§ **About this task**
Going from the top of the data below, give again each line through the one containing "export NUM_CORES = 4", both ends kept.

Stored items

Context: an optimization exercise on an open-source flow, tuned for a short achievable clock period. The choices shown serve that exercise and are no tape-out recipe.
Where RTL was checked, it was by simulation tests only, not by an equivalence proof against the original.
No functional check of the RTL was part of runs 1, 4 and 5.
Power and IR drop assume default switching activity.

<file path="flow/run.sh">
#!/bin/bash
# synth_recipe.tcl (not shown) runs the flow's synth.tcl, then flattens the netlist and writes it again
# the make line also repeats each setting of config.mk as NAME=value (left out here)
make -C /OpenROAD-flow-scripts/flow DESIGN_CONFIG=/design/flow/config.mk WORK_HOME=/design/flow/orfs CLKGATE_MAP_FILE= SYNTH_SCRIPT=/design/flow/synth_recipe.tcl finish
</file>
<file path="flow/config.mk">
export PLATFORM = sky130hd
export DESIGN_NAME = fsv
export DESIGN_NICKNAME = fsv
export VERILOG_FILES = /design/flow/design.v
export SDC_FILE = /design/flow/constraint.sdc
export NUM_CORES = 4
export LEC_CHECK = 0
export ABC_CLOCK_PERIOD_IN_PS = 2000
export CAP_MARGIN = 20
export CORE_MARGIN = 2
export CORE_UTILIZATION = 40
export PLACE_DENSITY = 0.6
export SETUP_SLACK_MARGIN = 4.6
export SLEW_MARGIN = 20
</file>
<file path="flow/constraint.sdc">
create_clock -name core_clock -period 7.0 [get_ports {clk}]
set_input_delay 1.4000 -clock core_clock [delete_from_list [all_inputs] [get_ports {clk}]]
set_output_delay 1.4000 -clock core_clock [all_outputs]
set_load 0.01 [all_outputs]
</file>
<file path="flow/design.v">
module fsv (
    input  wire         clk,
    input  wire         rst,         
    input  wire         op_valid,
    input  wire [11:0]  op_word,
    output reg  [7:0]   acc,
    output wire [151:0] fb,
    output reg  [4:0]   len,
    output reg          ovf,
    output reg          valid,
    output reg  [7:0]   cmd,
    output reg  [7:0]   tid0,
    output reg  [7:0]   tid1,
    output reg  [15:0]  pm25,
    output reg  [15:0]  pm10,
    output reg  [7:0]   fwy,
    output reg  [7:0]   fwm,
    output reg  [7:0]   fwd,
    output reg  [7:0]   rid0,
    output reg  [7:0]   rid1,
    output reg          pmw,
    output reg          fww,
    output reg          idw,
    output reg  [2:0]   err,
    output reg          fatal
);
    localparam [7:0] HEADER    = 8'hAA;
    localparam [7:0] TAIL      = 8'hAB;
    localparam [7:0] TYPE_CMD  = 8'hB4;
    localparam [7:0] TYPE_ACK  = 8'hC5;
    localparam [7:0] TYPE_DATA = 8'hC0;
    localparam [2:0] E_OK        = 3'd0;
    localparam [2:0] E_INVPARAM  = 3'd1;
    localparam [2:0] E_MALFORMED = 3'd3;
    localparam [2:0] E_ILLEGAL   = 3'd4;
    localparam [2:0] E_OVERFLOW  = 3'd5;
    localparam [2:0] E_RESCMD    = 3'd6;
    function [7:0] sel8;
        input       s;
        input [7:0] a;
        input [7:0] b;
        sel8 = ({8{s}} & a) | ({8{~s}} & b);
    endfunction
    reg  [151:0] fb_q;
    wire [7:0]   fbuf [0:18];
    genvar gi;
    generate
        for (gi = 0; gi < 19; gi = gi + 1) begin : g_fb_bytes
            assign fbuf[gi] = fb_q[8*gi +: 8];
        end
    endgenerate
    assign fb = fb_q;
    reg  [19:0] lo;           
    reg  [7:0]  acc_n;        
    reg  [7:0]  cmd_n;        
    reg  [7:0]  tid0_n;       
    reg  [7:0]  tid1_n;       
    reg  [7:0]  s_all, q, p, snap2, d8, d17;
    reg         rok, cok;     
    wire [7:0] acc_i  = ~acc_n;
    wire [7:0] cmd_i  = ~cmd_n;
    wire [7:0] tid0_i = ~tid0_n;
    wire [7:0] tid1_i = ~tid1_n;
    wire [3:0] opc = op_word[11:8];
    wire [7:0] imm = op_word[7:0];
    wire       iz  = (imm == 8'h00);
    wire d_csclr  = op_valid && (opc == 4'h1) && iz;
    wire d_csadd  = op_valid && (opc == 4'h2);
    wire d_fclr   = op_valid && (opc == 4'h3) && iz;
    wire d_push   = op_valid && (opc == 4'h4);
    wire d_vcmd   = op_valid && (opc == 4'h5) && iz;
    wire d_vrpl   = op_valid && (opc == 4'h6) && iz;
    wire d_setcmd = op_valid && (opc == 4'h7);
    wire d_setid0 = op_valid && (opc == 4'h8);
    wire d_setid1 = op_valid && (opc == 4'h9);
    wire d_bcmd   = op_valid && (opc == 4'hA) && iz;
    wire d_decpm  = op_valid && (opc == 4'hB) && iz;
    wire d_decfw  = op_valid && (opc == 4'hC) && iz;
    wire d_decid  = op_valid && (opc == 4'hD) && iz;
    wire imm_tail = (imm == TAIL);
    wire full      = lo[19];
    wire len_le12  = |lo[12:0];
    wire cmd_legal = (cmd_i == 8'h02) || (cmd_i == 8'h04) || (cmd_i == 8'h05) ||
                     (cmd_i == 8'h06) || (cmd_i == 8'h07) || (cmd_i == 8'h08);
    wire bok       = cmd_legal && len_le12;
    wire [11:0] gt;
    generate
        for (gi = 0; gi < 12; gi = gi + 1) begin : g_gt
            assign gt[gi] = ~|lo[gi:0];
        end
    endgenerate
    wire pre9  = lo[9] && (fbuf[0] == HEADER) &&
                 ((fbuf[1] == TYPE_ACK) || (fbuf[1] == TYPE_DATA)) &&
                 (d8 == fbuf[8]);
    wire pre18 = lo[18] && (fbuf[0] == HEADER) && (fbuf[1] == TYPE_CMD) &&
                 (d17 == fbuf[17]);
    wire [7:0] cs = p + q;
    reg  [7:0] frame [0:18];
    integer i;
    always @(*) begin
        frame[0] = HEADER;
        frame[1] = TYPE_CMD;
        frame[2] = cmd_i;
        for (i = 0; i < 12; i = i + 1)
            frame[3 + i] = gt[i] ? fbuf[i] : 8'h00;
        frame[15] = tid0_i;
        frame[16] = tid1_i;
        frame[17] = cs;
        frame[18] = TAIL;
    end
    reg [4:0] len_inc;
    always @(*) begin
        len_inc = 5'd0;
        for (i = 0; i < 19; i = i + 1)
            if (lo[i]) len_inc = len_inc | (i + 1);
    end
    wire b_ok   = d_bcmd && bok;
    wire p_ok   = d_push && !full;
    wire rok_ok = d_decpm || d_decfw || d_decid;
    wire [7:0] acc_nx  = rst ? 8'h00 :
                         d_csclr ? 8'h00 :
                         sel8(d_csadd, acc_i + imm, acc_i);
    wire [4:0] len_nx  = (rst || d_fclr) ? 5'd0 :
                         p_ok ? len_inc :
                         b_ok ? 5'd19 : len;
    wire [19:0] lo_nx  = (rst || d_fclr) ? 20'd1 :
                         p_ok ? {lo[18:0], 1'b0} :
                         b_ok ? (20'd1 << 19) : lo;
    wire [7:0] cmd_nx  = rst ? 8'h00 : sel8(d_setcmd, imm, cmd_i);
    wire [7:0] tid0_nx = rst ? 8'hFF : sel8(d_setid0, imm, tid0_i);
    wire [7:0] tid1_nx = rst ? 8'hFF : sel8(d_setid1, imm, tid1_i);
    wire [7:0] s_add   = s_all + imm;
    wire [7:0] s_all_nx = (rst || d_fclr) ? 8'h00 : sel8(d_push, s_add, s_all);
    wire [7:0] q_nx    = rst ? 8'h00 :
                         d_fclr ? cmd_i :
                         d_push ? q + imm :
                         sel8(d_setcmd, s_add, q);
    wire [7:0] p_nx    = rst ? 8'hFE :
                         d_setid0 ? tid1_i + imm :
                         sel8(d_setid1, tid0_i + imm, p);
    always @(posedge clk) begin
        acc    <= acc_nx;
        acc_n  <= ~acc_nx;
        len    <= len_nx;
        lo     <= lo_nx;
        cmd    <= cmd_nx;
        cmd_n  <= ~cmd_nx;
        tid0   <= tid0_nx;
        tid0_n <= ~tid0_nx;
        tid1   <= tid1_nx;
        tid1_n <= ~tid1_nx;
        s_all  <= s_all_nx;
        q      <= q_nx;
        p      <= p_nx;
        snap2  <= sel8(lo[2], s_all, snap2);
        d8     <= sel8(lo[8], s_all - snap2, d8);
        d17    <= sel8(lo[17], s_all - snap2, d17);
        ovf    <= !rst && !d_fclr && ((d_push && full) || ovf);
        rok    <= !rst && (d_push ? (pre9 && imm_tail) :
                           (d_fclr || b_ok) ? 1'b0 : rok);
        cok    <= !rst && (d_push ? (pre18 && imm_tail) :
                           d_fclr ? 1'b0 : (b_ok || cok));
        valid  <= !rst && (d_vcmd ? cok : d_vrpl ? rok : valid);
        pm25   <= rst ? 16'h0000 :
                  (d_decpm && rok) ? {fbuf[3], fbuf[2]} : pm25;
        pm10   <= rst ? 16'h0000 :
                  (d_decpm && rok) ? {fbuf[5], fbuf[4]} : pm10;
        pmw    <= !rst && ((d_decpm && rok) || pmw);
        fwy    <= rst ? 8'h00 : sel8(d_decfw && rok, fbuf[3], fwy);
        fwm    <= rst ? 8'h00 : sel8(d_decfw && rok, fbuf[4], fwm);
        fwd    <= rst ? 8'h00 : sel8(d_decfw && rok, fbuf[5], fwd);
        fww    <= !rst && ((d_decfw && rok) || fww);
        rid0   <= rst ? 8'h00 : sel8((d_decfw || d_decid) && rok, fbuf[6], rid0);
        rid1   <= rst ? 8'h00 : sel8((d_decfw || d_decid) && rok, fbuf[7], rid1);
        idw    <= !rst && (((d_decfw || d_decid) && rok) || idw);
        fatal  <= 1'b0;
        if (rst)
            err <= E_OK;
        else if (op_valid) begin
            case (opc)
                4'h2, 4'h7, 4'h8, 4'h9: err <= E_OK;
                4'h1, 4'h3, 4'h5, 4'h6: err <= iz ? E_OK : E_ILLEGAL;
                4'h4: err <= full ? E_OVERFLOW : E_OK;
                4'hA: err <= !iz ? E_ILLEGAL :
                             !cmd_legal ? E_RESCMD :
                             !len_le12 ? E_INVPARAM : E_OK;
                4'hB, 4'hC, 4'hD: err <= !iz ? E_ILLEGAL :
                                         rok ? E_OK : E_MALFORMED;
                default: err <= E_ILLEGAL;
            endcase
        end
    end
    generate
        for (gi = 0; gi < 19; gi = gi + 1) begin : g_fb_cells
            always @(posedge clk)
                fb_q[8*gi +: 8] <= b_ok ? frame[gi] :
                                   sel8(d_push && lo[gi], imm, fb_q[8*gi +: 8]);
        end
    endgenerate
endmodule
</file>
==> reports/results.md, run 1 <==
- **status** complete, no violations
- **maximum operating frequency** 0.304 GHz
- **area of the mapped netlist** 16,500 sq um
- **tightest hold margin** 0.455 ns
- **net switching power** 1.13 mW
- **post-route design area** 25,000 sq um
- **Die ar.** 42,900 sq um
- **first-pass GRT wire length** 94,100 microns
- **overflow left after global routing** 0
- **sequential share of power** 47.9%
- **number of clock sinks** 371
- **Max FO, Critical Path** 6
- **number of iterations in the first detailed-routing pass** 7
- **power density over cell area** 190 nW/um^2
- **most used flip-flop cell after synthesis** sky130_fd_sc_hd__dfxtp_1
- **CTS tree** done
- **total of fill cells in the finished design** 3,357
- **switching share of total power** 23.8%
- **instance count of the mapped netlist** 1,632
- **number of buffers created by CTS** 41
- **pin count of the biggest net entering global routing** 85
- **share of power burned in combinational logic** 8.1%
- **Power Total** 4.75 mW
- **clock tree root driver cell** sky130_fd_sc_hd__clkbuf_16
- **height of the chip** 207 microns
- **Hold Violations, Final** 0
- **detailed router's first-iteration violation count** 1,387
- **final antenna diode count** 0
- **I/O pin count** 285
- **die width** 207 microns
- **standard cell core area** 40,800 sq um
- **clock insertion delay at the later pin of the skew report** 0.57 ns
- **area of placed instances** 20,200 sq um
- **count of nets after finishing** 2,213
- **number of non-filler instances in the completed layout** 2,706
- **final total negative setup slack** 0 ns
- **category of the critical setup timing path** in -> reg
- **via count** 15,300
- **proportion of power drawn by the clock network** 43.9%
- **final number of setup-violating endpoints** 0
- **number of levels in the clock H-tree** 2
- **async set-reset flop share out of synthesis** 0%
- **Routability Congestion** 0.808
- **internal power contribution** 3.62 mW
- **number of different library cells in the post-synthesis netlist** 71
- **placed instance count** 2,357
- **Final Slew Violations** 0
- **Routed wire per std cell** 24.3 microns
- **syn_nets** 1,703
- **via count of the first global-routing pass** 14,400
- **setup skew after layout** 0.0140 ns
- **pre-CTS setup slack** 2.09 ns
- **starting density of the core** 40.4%
- **Finished Core Util** 61.1%
- **Synthesis Warnings** 2
- **smallest setup slack after layout** 3.71 ns
- **number of max-cap violations** 0
- **# DRC** 0
- **Critical Path Sink Type** flip-flop
- **Longest Clk Path Bufs** 3
- **period utilization** 47.0%
- **Buffers on Ports** 283
- **unrepaired setup endpoints after global routing** yes
- **combined global-route utilization of all metal layers** 29.0%
- **Min Clock Period, post-route** 3.29 ns
- **area growth from synthesis to layout** 51.1%
- **static leakage power** 10.1 nW
- **critical path required time** 7.43 ns
- **worst slew pin tran** 1.34 ns
- **worst-case headroom to the max-slew limit** 9.58%
- **data arrival time at the worst-slack endpoint** 3.73 ns
- **class of the worst hold path** reg -> reg
- **number of antenna violations at the first check in global routing** 1
- **Detail Route Antenna Nets** 0
- **sort of element at the start of the critical path** input pin
- **share of synthesized area occupied by flip-flops and latches** 54.2%
- **DP Wirelength** 38,200 microns
- **number of vias per cell after detailed routing** 5.64
- **routed wire length** 65,600 microns
- **Clock Pin Slew Worst Setup and Hold Paths** 0.06 ns
- **Avg Cell Area, Syn** 10.1 sq um
- **number of enable-type register cells in the synthesized netlist** 152
- **post-synthesis sequential element count** 371
- **fraction of layout cells with a size suffix above 1** 44.0%
- **count of standard-cell rows** 74
- **worst-case vdd ir drop** 0.182 mV
-- cell type report --
type | count | area [sq um] | share of cell area [%]
Tap cell | 532 | 666 | 2.67
Clock inverter | 14 | 145 | 0.582
Timing Repair Buffer | 555 | 5260 | 21.1
Clock buffer | 61 | 1120 | 4.49
Sequential cell | 371 | 9130 | 36.6
Multi-Input combinational cell | 1110 | 8390 | 33.6
Inverter | 63 | 249 | 0.998
-- repair_timing --
| action | CTS | global route |
|---|---|---|
| pin swaps | 58 | 57 |
| resized for setup | 1583 | 188 |
| setup buffers | 168 | 72 |
| hold endpoints to repair | 0 | 0 |
| endpoints found under the setup margin | 744 | 710 |
| cloned | 25 | 9 |
| hold buffers | 0 | 0 |
-- cells in the mapped netlist, drive strengths merged, types with 13 or more instances --
cell / instances / share of area [%]
nor2: 88 / 2.0
nor2b: 32 / 1.2
xor2: 21 / 1.1
a21oi: 129 / 3.9
buf: 32 / 0.93
ha: 49 / 3.7
nor4: 13 / 0.86
inv: 63 / 1.4
nand3: 36 / 1.1
a32o: 25 / 1.5
mux2i: 32 / 1.9
o21ai: 64 / 1.9
a211o: 15 / 0.80
nor3: 32 / 1.1
a22o: 65 / 3.4
xnor2: 30 / 1.6
dfxtp: 219 / 27
clkbuf: 78 / 1.8
nand2b: 28 / 1.1
edfxtp: 152 / 28
nand2: 260 / 5.9
a211oi: 15 / 0.68
-- routing by layer --
metal	vias to the layer above	part of all wire [%]	routed length, microns	track usage [%]
li1	6909	-	-	-
met1	7444	39	25600	36.2
met2	713	48	31400	48.3
met3	189	7.5	4900	5.72
met4	0	5.7	3720	13.6
met5	-	0	0	0
-- worst paths after layout --
path | startpoint | end | slack [ns] | depth (start not counted)
max | op_word[1] | flip-flop | 3.71 | 15
min reg2reg | idw | idw | 0.46 | 2
max reg2reg | cmd_n[0] | flip-flop | 3.85 | 10
min | idw | idw | 0.46 | 2
-- placed cells by master (no fill, tap or decap), types with 22 or more instances in the layout --
master,synthesis,final
sky130_fd_sc_hd__nand2_1,260,236
sky130_fd_sc_hd__buf_4,3,188
sky130_fd_sc_hd__buf_6,1,185
sky130_fd_sc_hd__edfxtp_1,152,152
sky130_fd_sc_hd__buf_2,12,127
sky130_fd_sc_hd__dfxtp_2,0,123
sky130_fd_sc_hd__a21oi_1,129,106
sky130_fd_sc_hd__dfxtp_1,219,88
sky130_fd_sc_hd__nor2_1,85,72
sky130_fd_sc_hd__a22o_1,65,65
sky130_fd_sc_hd__inv_1,63,60
sky130_fd_sc_hd__clkbuf_16,0,42
sky130_fd_sc_hd__mux2i_1,32,32
sky130_fd_sc_hd__ha_1,49,32
sky130_fd_sc_hd__nand3_1,36,29
sky130_fd_sc_hd__nor2b_1,32,28
sky130_fd_sc_hd__nand2b_1,28,27
sky130_fd_sc_hd__xnor2_1,30,27
sky130_fd_sc_hd__buf_12,0,27
sky130_fd_sc_hd__a32o_1,25,25
sky130_fd_sc_hd__o21ai_2,0,23
sky130_fd_sc_hd__nor3_1,29,23
sky130_fd_sc_hd__nand2_8,0,22
-- logic make-up after synthesis --
family	count (synthesis)	share of synthesized area, %
compound gates	391	16.2
xor+xnor	51	2.71
fa+ha+maj	56	4.56
buf+inv	173	4.14
flops	371	54.2
mux	32	1.94
other cells	1	0.0227
simple gates	557	16.2
-- power groups by stage --
| stage | logic, mW | registers [mW] | clock network [mW] |
|---|---|---|---|
| 2_1_floorplan | 0.165 | 2.33 | 0 |
| 3_3_place_gp | 0.275 | 2.33 | 0 |
| 3_5_place_dp | 0.279 | 2.33 | 0 |
| 4_1_cts | 0.350 | 2.28 | 2.10 |
| 5_1_grt | 0.407 | 2.28 | 2.19 |
| 6_report | 0.386 | 2.28 | 2.09 |
-- worst max-delay path, cell delays in order --
cell and delay (ns):
sky130_fd_sc_hd__buf_6 0.09, sky130_fd_sc_hd__buf_12 0.11, sky130_fd_sc_hd__or4_4 0.55, sky130_fd_sc_hd__nor4_4 0.22, sky130_fd_sc_hd__buf_4 0.17, sky130_fd_sc_hd__buf_6 0.08, sky130_fd_sc_hd__buf_6 0.08, sky130_fd_sc_hd__buf_6 0.08
sky130_fd_sc_hd__buf_6 0.08, sky130_fd_sc_hd__buf_6 0.08, sky130_fd_sc_hd__buf_6 0.08, sky130_fd_sc_hd__buf_6 0.12, sky130_fd_sc_hd__and3_4 0.27, sky130_fd_sc_hd__buf_12 0.14, sky130_fd_sc_hd__a32o_1 0.16
This design comes from an exercise in tuning for small area, a short achievable clock period and few clock cycles on the open sky130 flow, not from production work.
Function was checked by simulation only, so behaviour that the tests miss may differ from the original.
Power figures rest on the tool's default switching activity, not on a simulated workload.

==> design/flow/design.v <==
module isa_core (
    input  wire         clk,
    input  wire         rst,
    output reg          mem_req,
    output reg          mem_we,
    output reg  [15:0]  mem_addr,
    output reg  [15:0]  mem_wdata,
    input  wire [15:0]  mem_rdata,
    input  wire         mem_ready,
    input  wire         bp_we,
    input  wire [1:0]   bp_idx,
    input  wire         bp_valid,
    input  wire [17:0]  bp_addr,
    output wire         halted,
    output wire         bp_hit,
    output wire [17:0]  pc,
    output wire         flag_z,
    output wire         flag_n,
    output wire         flag_c,
    output wire [31:0]  icount,
    output wire [127:0] regs
);
    localparam [1:0] S_FETCH = 2'd0,
                     S_EXEC  = 2'd1,
                     S_MEM   = 2'd2;
    localparam [3:0] OP_NOP   = 4'h0,
                     OP_ADD   = 4'h1,
                     OP_SUB   = 4'h2,
                     OP_AND   = 4'h3,
                     OP_OR    = 4'h4,
                     OP_ADDI  = 4'h5,
                     OP_LOAD  = 4'h6,
                     OP_STORE = 4'h7,
                     OP_JMP   = 4'h8,
                     OP_BRZ   = 4'h9,
                     OP_HALT  = 4'hA;
    reg [1:0]  state;
    reg [15:0] ir;
    reg [15:0] ea;
    reg [17:0] pc_r;
    reg        halted_r;
    reg        z_r, n_r, c_r;
    reg [31:0] icount_r;
    reg [15:0] rf [0:7];
    reg        bp_v [0:3];
    reg [17:0] bp_a [0:3];
    integer b;
    always @(posedge clk) begin
        for (b = 0; b < 4; b = b + 1) begin
            if (bp_we) begin
                if (bp_idx == b[1:0]) begin
                    bp_v[b] <= bp_valid;
                    bp_a[b] <= bp_addr;
                end
            end else if (rst) begin
                bp_v[b] <= 1'b0;
            end
        end
    end
    integer m;
    reg bp_match;
    always @(*) begin
        bp_match = 1'b0;
        for (m = 0; m < 4; m = m + 1)
            if (bp_v[m] && bp_a[m] == pc_r)
                bp_match = 1'b1;
    end
    wire [3:0]  op     = ir[15:12];
    wire [2:0]  rd     = ir[11:9];
    wire [2:0]  rs1    = ir[8:6];
    wire [2:0]  rs2    = ir[5:3];
    wire [15:0] imm6   = {{10{ir[5]}}, ir[5:0]};
    wire [17:0] off10  = {{8{ir[9]}}, ir[9:0]};
    wire [15:0] a_val  = rf[rs1];
    wire [15:0] b_val  = rf[rs2];
    wire [15:0] d_val  = rf[rd];
    wire [15:0] sum    = a_val + b_val;
    wire [15:0] diff   = a_val - b_val;
    wire [15:0] sum_i  = a_val + imm6;      
    reg  [15:0] alu_r;
    always @(*) begin
        case (op)
            OP_ADD:  alu_r = sum;
            OP_SUB:  alu_r = diff;
            OP_AND:  alu_r = a_val & b_val;
            OP_OR:   alu_r = a_val | b_val;
            default: alu_r = sum_i;
        endcase
    end
    wire is_alu    = (op >= OP_ADD) && (op <= OP_ADDI);
    wire is_mem    = (op == OP_LOAD) || (op == OP_STORE);
    wire [17:0] pc_next = pc_r + 18'd2;
    wire [17:0] pc_rel  = pc_r + off10;
    wire        pc_ok   = (pc_r[17:16] == 2'b00) && (pc_r[15:0] != 16'hFFFF);
    always @(*) begin
        mem_req   = 1'b0;
        mem_we    = 1'b0;
        mem_addr  = pc_r[15:0];
        mem_wdata = 16'h0000;
        if (state == S_FETCH) begin
            mem_req = !halted_r && !bp_match && pc_ok;
        end else if (state == S_MEM) begin
            mem_req   = 1'b1;
            mem_we    = (op == OP_STORE);
            mem_addr  = ea;
            mem_wdata = d_val;
        end
    end
    integer i;
    always @(posedge clk) begin
        if (rst) begin
            state    <= S_FETCH;
            ir       <= 16'h0000;
            ea       <= 16'h0000;
            pc_r     <= 18'd0;
            halted_r <= 1'b0;
            z_r      <= 1'b0;
            n_r      <= 1'b0;
            c_r      <= 1'b0;
            icount_r <= 32'd0;
            for (i = 0; i < 8; i = i + 1)
                rf[i] <= 16'h0000;
        end else begin
            case (state)
                S_FETCH: begin
                    if (!halted_r && !bp_match) begin
                        if (!pc_ok) begin
                            halted_r <= 1'b1;
                            pc_r     <= pc_next;
                            icount_r <= icount_r + 32'd1;
                        end else if (mem_ready) begin
                            ir    <= mem_rdata;
                            state <= S_EXEC;
                        end
                    end
                end
                S_EXEC: begin
                    state <= S_FETCH;
                    if (is_alu) begin
                        rf[rd]   <= alu_r;
                        z_r      <= (alu_r == 16'h0000);
                        n_r      <= alu_r[15];
                        if (op == OP_ADD)
                            c_r  <= (sum < a_val);
                        pc_r     <= pc_next;
                        icount_r <= icount_r + 32'd1;
                    end else if (is_mem) begin
                        if (sum_i == 16'hFFFF) begin
                            pc_r     <= pc_next;
                            icount_r <= icount_r + 32'd1;
                        end else begin
                            ea    <= sum_i;
                            state <= S_MEM;
                        end
                    end else if (op == OP_JMP) begin
                        pc_r     <= pc_rel;
                        icount_r <= icount_r + 32'd1;
                    end else if (op == OP_BRZ) begin
                        pc_r     <= z_r ? pc_rel : pc_next;
                        icount_r <= icount_r + 32'd1;
                    end else if (op == OP_HALT) begin
                        halted_r <= 1'b1;
                        icount_r <= icount_r + 32'd1;
                    end else begin
                        pc_r     <= pc_next;
                        icount_r <= icount_r + 32'd1;
                    end
                end
                S_MEM: begin
                    if (mem_ready) begin
                        if (op == OP_LOAD)
                            rf[rd] <= mem_rdata;
                        pc_r     <= pc_next;
                        icount_r <= icount_r + 32'd1;
                        state    <= S_FETCH;
                    end
                end
                default: state <= S_FETCH;
            endcase
        end
    end
    assign halted = halted_r;
    assign bp_hit = (state == S_FETCH) && !halted_r && bp_match;
    assign pc     = pc_r;
    assign flag_z = z_r;
    assign flag_n = n_r;
    assign flag_c = c_r;
    assign icount = icount_r;
    genvar g;
    generate
        for (g = 0; g < 8; g = g + 1) begin : g_regs
            assign regs[16*g +: 16] = rf[g];
        end
    endgenerate
endmodule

§ **Solution to this problem**
Context: an optimization exercise on an open-source flow, tuned for a short achievable clock period. The choices shown serve that exercise and are no tape-out recipe.
Where RTL was checked, it was by simulation tests only, not by an equivalence proof against the original.
No functional check of the RTL was part of runs 1, 4 and 5.
Power and IR drop assume default switching activity.

<file path="flow/run.sh">
#!/bin/bash
# synth_recipe.tcl (not shown) runs the flow's synth.tcl, then flattens the netlist and writes it again
# the make line also repeats each setting of config.mk as NAME=value (left out here)
make -C /OpenROAD-flow-scripts/flow DESIGN_CONFIG=/design/flow/config.mk WORK_HOME=/design/flow/orfs CLKGATE_MAP_FILE= SYNTH_SCRIPT=/design/flow/synth_recipe.tcl finish
</file>
<file path="flow/config.mk">
export PLATFORM = sky130hd
export DESIGN_NAME = fsv
export DESIGN_NICKNAME = fsv
export VERILOG_FILES = /design/flow/design.v
export SDC_FILE = /design/flow/constraint.sdc
export NUM_CORES = 4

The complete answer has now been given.